Not all corns hurt however the corns can become very painful and inflamed as they
develop into a hard plug and pushes deep into your skin. They tend to form in areas of high pressure i.e. balls of your foot and on top of bony prominences i.e. hammer/mallet toe joints, or in between your toes (4 th and 5 th toes especially).

IS IT HARD?

If the corn is hard it’s a Heloma durum most likeky. As we age, digital deformities may start to develop, and the change in shape and position of our toes can result in abnormal frictional and rubbings on the skin resulting in the epidermal growth.

IS IT SOFT?

If the corn is soft it might be a Heloma molle. This usually happens between the toes as a result of excessive sweat of moisture. They can be due to the toes moving and rubbing against one another, tight footwear or tailor’s bunion and other digital deformities.

WHAT NOT TO MISTAKE CORNS WITH

Other health concerns or serious pathologies that can present isn similar appereances as corns.

  • Plantar warts
  • Pitted keratolysis
  • Solar keratosis
  • Skin malignancies such as melanoma, carcinoma
  • Viral lesions
  • Diabetic foot ulcers
  • Heel fissures

ARE YOU DIABETIC?

Diabetes can cause nerve damage and decrease sensations in the foot. This may lead to excessive callus and corn growth to protect areas of pressure. It can also hide diabetic foot ulcers and infections in the foot. 

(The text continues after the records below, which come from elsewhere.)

[src/rtl/lsu_pkg.sv]
// Shared types for the load/store unit: data-memory size encoding, FSM states, request decode helpers.
package lsu_pkg;

    typedef enum logic [1:0] {
        SZ_BYTE = 2'b00,
        SZ_HALF = 2'b01,
        SZ_WORD = 2'b10
    } mem_size_e;

    typedef enum logic [1:0] {
        IDLE,
        ALIGNED,
        BYTE,
        RESP
    } lsu_state_e;

    // Request size 2'b11 is an alias for word.
    function automatic mem_size_e decode_size(input logic [1:0] size);
        return size[1] ? SZ_WORD : mem_size_e'(size);
    endfunction

    function automatic logic is_aligned(input mem_size_e size, input logic [1:0] addr_lo);
        case (size)
            SZ_BYTE: return 1'b1;
            SZ_HALF: return !addr_lo[0];
            default: return addr_lo == 2'b00;
        endcase
    endfunction

endpackage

Self-treating corns and calluses at home with a file, pumice stone, corn pads, liquids or skin dissolving agents are not recommended for diabetics, due to higher risk of infections and poorer ability to heal. These over the counter treatments can burn and damage normal healthy surrounding skin and cause a deep wound.

PREVENTION BETTER THAN CURE

How to prevent corns?

  • Good supportive shoes with a high and wide enough toe box
  • Stop walking bare feet or in thongs as these can cause excessive friction and skin growth
  • Keep your foot and spaces in between your toes dry
  • Good foot hygiene especially between your toes, air dry after shower
  • Wash your socks and inner soles regularly
  • Moisturise your feet daily especially around the heels
  • Do not let your toenails grow too long, regular trims can prevent nail edges cutting into the skin
  • Stay away from cutting, filing, or over the counter corn treatments if you are diabetic, on blood thinning medications or have poor vision
  • Regular podiatry and foot check appointments can keep your overall foot health in check

DO CORNS GO AWAY?

Unfortunately corns can be persistent despite regular treatments. They can continue to regrow if the underlying cause is yet to be diagnosed.  Addressing the underlying cause requires a consultation with our podiatrist for assessment.

DO CORNS GO AWAY?

Unfortunately corns can be persistent despite regular treatments. They can continue to regrow if the underlying cause is yet to be diagnosed.  Addressing the underlying cause requires a consultation with our podiatrist for assessment.

CORN TREATMENT CLAREMONT PODIATRY

At Claremont Oodiatry our podiatrists can manage corns conservatively by sharp debridement via a blade. This is able to provide immediate pain relief and prevent other complications from arising. Toe props, sleeves and other paddings such as Otoform devices, silicon or felt are also to protect and slow the rate of corn regrowth. We are also able to design functional or soft accommodative insoles to redistribute pressure away from areas of bony prominences and skin growth and potentially prevent corn regrowth. Surgical options such as hammer toe reductions are also to be considered if the corn is persistent despite conservative treatment.